NetLingo now boasts the largest list of texting acronyms and sees over 3 million pageviews a year. Erin has embraced the nickname “NetLingo Girl” and has appeared on CNN, MSNBC, Fox News, BBC, ABC, NBC, CBS, and “The Martha Stewart Show” to discuss how technology impacts how we communicate and relate to one another.

Erin’s latest book, “NSFW: The Little Black Book of Acronyms,” focuses on defining the flirty terms that are most relevant to modern singles. Its list of naughty abbreviations is a helpful guide for anyone attempting to woo a date online.

“This ever-evolving lexicon just keeps growing, and someone has to decipher and deliver it,” Erin said. “That’s where I come in: the NetLingo Girl. We may not talk this way, but we definitely type this way, and it’s a strange communication that needs decoding.”

Exposing Dirty Talk & Romantic Lingo on the Naughty List

We’ll never know who first decided to type “qt” instead of “cutie” or “ilu” instead of “I love you,” but such terms caught on because they save texters time and make the conversation feel more intimate — as if you share a language all your own.

“We obviously can’t type as fast as we talk, so that’s how this abbreviated language evolved,” Erin explained. “Plus, people have an easier time being sexy by text — it’s a new way of flirting. Online daters get to learn a new way of creatively expressing sweet nothings to their love interests.”

The NetLingo database has grown tremendously thanks to user submissions. Everyday individuals can submit a slang word or abbreviation to the site, and Erin will review it, approve it, and see it go live on the site. This moderation process has allowed her to keep pace with netspeak, 1337 speak, and online jargon.

“NSFW” would make a nice gift for naughty daters looking for their bae.

In 2018, Erin released two informative books. “Texting Terms” is a nice list of every acronym and abbreviation posted on NetLingo. “NSFW” is a naughty list of all the sexy terms she’s collected in the last 20+ years. “NSFW” is definitely “not suitable for work.” It includes sexual endearments, crude humor, profanity, and references to drugs and alcohol. The book doesn’t hold anything back and gives singles the raw, unfiltered truth. That way, next time someone asks you to tdtm (talk dirty to me), you’ll know what to do.

“When I published ‘Texting Terms,’ the naughty-nyms got lost amidst all of the other acronyms,” Erin explained, “so I played with the idea of creating a little black book version. When I tested that idea, people loved it.”

Now NetLingo users can choose to get a naughty or nice list of online slang. If you’re looking for an adults-only guidebook on sexy slang, you can pick up “NSFW” and learn all the sexty messages and brash acronyms you’ll ever need to know.

“These books can serve as a fun inspiration to keep the conversation going,” Erin said. “It’s important to understand what potential dates are texting you, so if you see an acronym you don’t understand, you can quickly look it up and determine if you should swipe right or left.”

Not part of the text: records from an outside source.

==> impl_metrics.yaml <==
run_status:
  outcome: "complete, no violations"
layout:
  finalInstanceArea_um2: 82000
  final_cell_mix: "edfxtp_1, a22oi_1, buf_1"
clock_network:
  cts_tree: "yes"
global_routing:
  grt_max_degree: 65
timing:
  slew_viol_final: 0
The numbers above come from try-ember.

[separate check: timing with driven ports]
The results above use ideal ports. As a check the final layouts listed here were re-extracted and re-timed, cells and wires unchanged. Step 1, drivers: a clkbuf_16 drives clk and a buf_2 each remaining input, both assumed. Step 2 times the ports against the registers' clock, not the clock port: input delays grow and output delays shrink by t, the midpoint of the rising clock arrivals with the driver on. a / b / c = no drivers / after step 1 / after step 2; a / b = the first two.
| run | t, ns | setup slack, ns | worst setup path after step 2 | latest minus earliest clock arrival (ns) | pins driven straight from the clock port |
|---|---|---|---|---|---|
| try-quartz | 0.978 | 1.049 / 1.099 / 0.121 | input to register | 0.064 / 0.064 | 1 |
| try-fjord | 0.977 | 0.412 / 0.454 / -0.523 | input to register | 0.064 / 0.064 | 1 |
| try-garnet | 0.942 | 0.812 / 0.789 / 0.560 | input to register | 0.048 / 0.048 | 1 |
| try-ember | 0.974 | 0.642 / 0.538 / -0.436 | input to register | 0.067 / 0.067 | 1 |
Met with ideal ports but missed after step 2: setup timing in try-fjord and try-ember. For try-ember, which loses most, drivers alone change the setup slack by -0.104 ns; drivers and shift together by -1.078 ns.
Context: an optimization exercise on an open-source flow, tuned for small area. The choices shown serve that exercise and are no tape-out recipe. The RTL was checked by simulation tests, not by an equivalence proof against the original design. Power is estimated from default activity; no workload was simulated.

==> design/flow/design.v <==
module regfile_mp #(
    parameter int DATA_W  = 32,
    parameter int ADDR_W  = 5,
    parameter int NRD     = 2,
    parameter int NWR     = 2,
    parameter int ZERO_R0 = 1,
    parameter int DBG_IDX = 3
) (
    input  logic                  clk,
    input  logic                  rst_n,
    input  logic                  stall,
    input  logic [NRD*ADDR_W-1:0] raddr,
    output logic [NRD*DATA_W-1:0] rdata,
    input  logic [NWR-1:0]        wen,
    input  logic [NWR*ADDR_W-1:0] waddr,
    input  logic [NWR*DATA_W-1:0] wdata,
    output logic [DATA_W-1:0]     dbg_val,
    output logic                  wr_conflict
);
    localparam int                DEPTH    = 2 ** ADDR_W;
    localparam bit                HAS_ZERO = (ZERO_R0 != 0);
    localparam logic [ADDR_W-1:0] DBG_A    = ADDR_W'(DBG_IDX);
    generate
        if (NRD < 1 || NRD > 4) begin : g_bad_nrd
            $error("regfile_mp: NRD must be in 1..4");
        end
        if (NWR < 1 || NWR > 4) begin : g_bad_nwr
            $error("regfile_mp: NWR must be in 1..4");
        end
        if (DBG_IDX < 0 || DBG_IDX >= DEPTH) begin : g_bad_dbg
            $error("regfile_mp: DBG_IDX must address an existing register");
        end
    endgenerate
    logic [ADDR_W-1:0] wa [NWR];
    logic [DATA_W-1:0] wd [NWR];
    logic [ADDR_W-1:0] ra [NRD];
    genvar g;
    generate
        for (g = 0; g < NWR; g++) begin : g_wunpack
            assign wa[g] = waddr[g*ADDR_W +: ADDR_W];
            assign wd[g] = wdata[g*DATA_W +: DATA_W];
        end
        for (g = 0; g < NRD; g++) begin : g_runpack
            assign ra[g] = raddr[g*ADDR_W +: ADDR_W];
        end
    endgenerate
    logic [NWR-1:0] wvalid;
    always_comb begin
        wvalid = '0;
        for (int j = 0; j < NWR; j++) begin
            wvalid[j] = wen[j] && !(HAS_ZERO && (wa[j] == '0));
        end
    end
    logic [NWR-1:0] wwin;
    logic           conflict_d;
    always_comb begin
        wwin       = '0;
        conflict_d = 1'b0;
        for (int j = 0; j < NWR; j++) begin
            wwin[j] = wvalid[j];
            for (int k = 0; k < j; k++) begin
                if (wvalid[k] && (wa[k] == wa[j])) begin
                    wwin[j] = 1'b0;
                end
            end
            if (wvalid[j] && !wwin[j]) begin
                conflict_d = 1'b1;
            end
        end
    end
    logic [DATA_W-1:0] mem_q [DEPTH];
    logic [DATA_W-1:0] mem_d [DEPTH];
    always_comb begin
        for (int a = 0; a < DEPTH; a++) begin
            mem_d[a] = mem_q[a];
        end
        for (int j = 0; j < NWR; j++) begin
            if (wwin[j]) begin
                mem_d[wa[j]] = wd[j];
            end
        end
    end
    logic [DATA_W-1:0] rd_val [NRD];
    logic [DATA_W-1:0] rd_d   [NRD];
    logic [DATA_W-1:0] rd_q   [NRD];
    always_comb begin
        for (int i = 0; i < NRD; i++) begin
            rd_val[i] = mem_q[ra[i]];
            if (HAS_ZERO && (ra[i] == '0)) begin
                rd_val[i] = '0;
            end
            rd_d[i] = stall ? rd_q[i] : rd_val[i];
        end
    end
    logic conflict_q;
    always_ff @(posedge clk or negedge rst_n) begin
        if (!rst_n) begin
            for (int a = 0; a < DEPTH; a++) begin
                mem_q[a] <= '0;
            end
            for (int i = 0; i < NRD; i++) begin
                rd_q[i] <= '0;
            end
            conflict_q <= 1'b0;
        end else begin
            for (int a = 0; a < DEPTH; a++) begin
                mem_q[a] <= mem_d[a];
            end
            for (int i = 0; i < NRD; i++) begin
                rd_q[i] <= rd_d[i];
            end
            conflict_q <= conflict_d;
        end
    end
    generate
        for (g = 0; g < NRD; g++) begin : g_rpack
            assign rdata[g*DATA_W +: DATA_W] = rd_q[g];
        end
    endgenerate
    assign dbg_val     = (HAS_ZERO && (DBG_IDX == 0)) ? '0 : mem_q[DBG_A];
    assign wr_conflict = conflict_q;
endmodule
This design comes from an exercise in tuning for small area on the open sky130 flow, not from production work. Only simulation tests tie the RTL to the original design; equivalence was not proved. Power is estimated from default activity; no workload was simulated. The flow treats the clock pin as an ideal source, which a real chip does not have.

$ cat design/flow/constraint.sdc
create_clock -name core_clock -period 5.5 [get_ports {clk}]
set_input_delay 1.1000 -clock core_clock [delete_from_list [all_inputs] [get_ports {clk}]]
set_output_delay 1.1000 -clock core_clock [all_outputs]
set_load 0.01 [all_outputs]
$ cat design/flow/flow/run.sh
#!/bin/bash
# Standard ORFS layout (the standard.sh, unchanged synthesis), with two
# changes: clock tree synthesis without dummy loads, and the port buffers
# made with buf_1 instead of the default cell. Each tool's output goes to
# its own log here.
set -euo pipefail
CTS="-sink_clustering_enable -repair_clock_nets -sink_clustering_size 34 -sink_clustering_max_diameter 50 -buf_list sky130_fd_sc_hd__clkbuf_16 -dont_use_dummy_load"
bash standard.sh synth > log_synth.txt 2>&1
bash standard.sh floorplan > log_floorplan.txt 2>&1
BUFFER_PORTS_ARGS="-buffer_cell sky130_fd_sc_hd__buf_1" bash standard.sh place > log_place.txt 2>&1
CTS_ARGS="$CTS" bash standard.sh cts > log_cts.txt 2>&1
bash standard.sh finish > log_finish.txt 2>&1
$ cat design/flow/standard.sh
#!/bin/bash
# synth_recipe.tcl (not shown) runs the flow's synth.tcl, then flattens the netlist and writes it again
# the make line also repeats each setting of config.mk as NAME=value (left out here)
make -C /OpenROAD-flow-scripts/flow DESIGN_CONFIG=/design/flow/config.mk WORK_HOME=/design/flow/orfs CLKGATE_MAP_FILE= SYNTH_SCRIPT=/design/flow/synth_recipe.tcl "${@:-finish}"
$ cat design/flow/config.mk
export PLATFORM = sky130hd
export DESIGN_NAME = dmem_responder
export DESIGN_NICKNAME = dmem_responder
export VERILOG_FILES = /design/flow/design.v
export SDC_FILE = /design/flow/constraint.sdc
export NUM_CORES = 4
export LEC_CHECK = 0
export CAP_MARGIN = 0
export CORE_MARGIN = 2
export CORE_UTILIZATION = 65
export CTS_BUF_LIST = sky130_fd_sc_hd__clkbuf_16
export CTS_CLUSTER_DIAMETER = 100
export CTS_CLUSTER_SIZE = 24
export SLEW_MARGIN = 0
export SYNTH_HIERARCHICAL = 1
$ cat design/flow/design.v
package dmem_pkg;
  localparam logic [31:0] MMIO_SW_ADDR  = 32'hFFFF_0000;
  localparam logic [31:0] MMIO_HEX_ADDR = 32'hFFFF_0004;
endpackage
module dmem_array (
  input  logic        clk,
  input  logic [15:0] wr_en,
  input  logic [31:0] wdata,
  input  logic [23:0] rsel,
  output logic [31:0] tap
);
  logic [31:0] pos [8][8];
  always_ff @(posedge clk) begin
    for (int r = 0; r < 8; r++) begin
      for (int p = 0; p < 8; p++) begin
        if (p == 0)      pos[r][p] <= wr_en[2*r]   ? wdata : pos[r][7];
        else if (p == 4) pos[r][p] <= wr_en[2*r+1] ? wdata : pos[r][3];
        else             pos[r][p] <= pos[r][p-1];
      end
    end
  end
  always_comb begin
    tap = '0;
    for (int r = 0; r < 8; r++) begin
      tap = tap | ({32{rsel[3*r]}}   & pos[r][0])
                | ({32{rsel[3*r+1]}} & pos[r][3])
                | ({32{rsel[3*r+2]}} & pos[r][6]);
    end
  end
endmodule
module dmem_responder (
  input  logic        clk,
  input  logic        reset,
  input  logic        req_valid,
  input  logic        req_we,
  input  logic [31:0] req_addr,
  input  logic [31:0] req_wdata,
  output logic        req_ready,
  output logic        rsp_valid,
  output logic [31:0] rsp_rdata,
  output logic        rsp_err,
  output logic        busy,
  input  logic [3:0]  sw_in,
  output logic [31:0] hex_out
);
  logic [1:0]  state;
  logic [2:0]  ph;
  logic [31:0] st_q;
  logic [5:0]  idx_q;
  logic        wp_q;
  logic        memrd_q, swrd_q, hexrd_q, hexwr_q, err_q;
  logic [31:0] hex_q;
  logic        accept;
  logic        aligned, lo_zero, hi_ones, is_mem, is_sw, is_hex, a_err;
  logic [2:0]  pslot, bslot;
  logic        hit, rd_bus, rd_q;
  logic [15:0] wr_en;
  logic [23:0] rsel;
  logic [31:0] tap;
  logic        cap_io, st_en;
  logic [31:0] st_d;
  assign busy      = state != 2'd0;
  assign req_ready = state == 2'd0;
  assign rsp_valid = state == 2'd3;
  assign rsp_err   = err_q && rsp_valid;
  assign hex_out   = hex_q;
  assign rsp_rdata = st_q & {32{(memrd_q | swrd_q | hexrd_q) && rsp_valid}};
  assign accept = req_valid && state == 2'd0 && reset;
  assign aligned = req_addr[1:0] == 2'b00;
  assign lo_zero = req_addr[31:8] == 24'h0;
  assign hi_ones = req_addr[31:16] == 16'hFFFF && req_addr[15:3] == 13'h0;
  assign is_mem  = aligned && lo_zero;
  assign is_sw   = hi_ones && req_addr[2:0] == 3'b000;
  assign is_hex  = hi_ones && req_addr[2:0] == 3'b100;
  assign a_err   = !(is_mem || is_hex || (is_sw && !req_we));
  always_ff @(posedge clk or negedge reset) begin
    if (!reset) state <= 2'd0;
    else if (state != 2'd0 || accept) state <= state + 2'd1;
  end
  always_ff @(posedge clk) ph <= ph + 3'd1;
  always_ff @(posedge clk) begin
    if (accept) begin
      idx_q   <= req_addr[7:2];
      wp_q    <= is_mem && req_we;
      memrd_q <= is_mem && !req_we;
      swrd_q  <= is_sw && !req_we;
      hexrd_q <= is_hex && !req_we;
      hexwr_q <= is_hex && req_we;
      err_q   <= a_err;
    end
  end
  assign pslot  = idx_q[2:0] + ph;
  assign bslot  = req_addr[4:2] + ph;
  assign hit    = wp_q && idx_q == req_addr[7:2];
  assign rd_bus = accept && is_mem && !req_we && !hit;
  assign rd_q   = memrd_q && state[1] != state[0];
  always_comb begin
    for (int r = 0; r < 8; r++) begin
      wr_en[2*r]   = wp_q && idx_q[5:3] == 3'(r) && pslot == 3'd7;
      wr_en[2*r+1] = wp_q && idx_q[5:3] == 3'(r) && pslot == 3'd3;
      rsel[3*r]    = (rd_bus && req_addr[7:5] == 3'(r) && bslot == 3'd0) ||
                     (rd_q   && idx_q[5:3]    == 3'(r) && pslot == 3'd0);
      rsel[3*r+1]  = (rd_bus && req_addr[7:5] == 3'(r) && bslot == 3'd3) ||
                     (rd_q   && idx_q[5:3]    == 3'(r) && pslot == 3'd3);
      rsel[3*r+2]  = (rd_bus && req_addr[7:5] == 3'(r) && bslot == 3'd6) ||
                     (rd_q   && idx_q[5:3]    == 3'(r) && pslot == 3'd6);
    end
  end
  assign cap_io = state == 2'd2 && (swrd_q || hexrd_q);
  assign st_en  = (accept && !(is_mem && !req_we && hit)) || (|rsel) || cap_io;
  assign st_d   = ({32{accept && !rd_bus}} & req_wdata)
                | tap
                | ({32{cap_io && hexrd_q}} & hex_q)
                | ({32{cap_io && swrd_q}} & {28'b0, sw_in});
  always_ff @(posedge clk) begin
    if (st_en) st_q <= st_d;
  end
  always_ff @(posedge clk or negedge reset) begin
    if (!reset) hex_q <= '0;
    else if (state == 2'd2 && hexwr_q) hex_q <= st_q;
  end
  dmem_array u_array (
    .clk   (clk),
    .wr_en (wr_en),
    .wdata (st_q),
    .rsel  (rsel),
    .tap   (tap)
  );
endmodule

“NSFW” is a ‘sexty’ little black book that highlights the naughty jargon evolving from our online ‘anonymous’ style of communication. Due to its mature content, “NSFW” could make the perfect gag gift for the holidays, but it’s also just a great wingman for online daters seeking ways to get the conversation rolling in a sexy direction.

“‘NSFW’ is meant to be fun,” Erin said. “I decided to give the people what they want. Once I dug deep into my analytics, I found not only is America searching for sex, but y’all talk dirty!”

“Texting Terms” Further Delves Into the Shorthand of the Day

“Texting Terms: NetLingo’s Guide to Every Online Acronym & Abbreviation You’ll Ever Need to Know” has taken NetLingo’s impressive list of texting and chat acronyms and put it into print. The book lists the shorthand and leetspeak used by people all over the world. It has over 3,000 entries, and some will leave you breathless with laughter.

You can say a lot with a little by reading up on common acronyms.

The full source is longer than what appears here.